Set down exactly, from the records below, the line with "export SLEW_MARGIN = 20" through the line with "create_clock -name clk", and nothing else.

[[ Exercise data open ]]

===== config.mk =====
export PLATFORM = sky130hd
export DESIGN_NAME = lut3_pipe
export DESIGN_NICKNAME = d
export VERILOG_FILES = /design/src/rtl/lut3_pipe.sv
export SDC_FILE = /design/constraint.sdc
export NUM_CORES = 1
export LEC_CHECK = 0
export BUFFER_PORTS_ARGS = -buffer_cell sky130_fd_sc_hd__buf_2
export CAP_MARGIN = 20
export CORE_AREA = 4 4 87 89
export DETAILED_ROUTE_END_ITERATION = 7
export DIE_AREA = 0 0 91 93
export PLACE_DENSITY = 0.59
export SETUP_SLACK_MARGIN = 0.05
export SKIP_LAST_GASP = 1
export SLEW_MARGIN = 20
export SYNTH_ARGS = -nofsm -noshare
export SYNTH_HDL_FRONTEND = slang
export SYNTH_SLANG_ARGS = --single-unit

===== constraint.sdc =====
create_clock -name clk -period 5.42 [get_ports clk]
set_input_delay 1.084 -clock clk [delete_from_list [all_inputs] [get_ports clk]]
set_output_delay 1.084 -clock clk [all_outputs]
set_load 0.005 [all_outputs]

[[ Exercise data closed ]]

[Answer section]:
export SLEW_MARGIN = 20
export SYNTH_ARGS = -nofsm -noshare
export SYNTH_HDL_FRONTEND = slang
export SYNTH_SLANG_ARGS = --single-unit

===== constraint.sdc =====
create_clock -name clk -period 5.42 [get_ports clk]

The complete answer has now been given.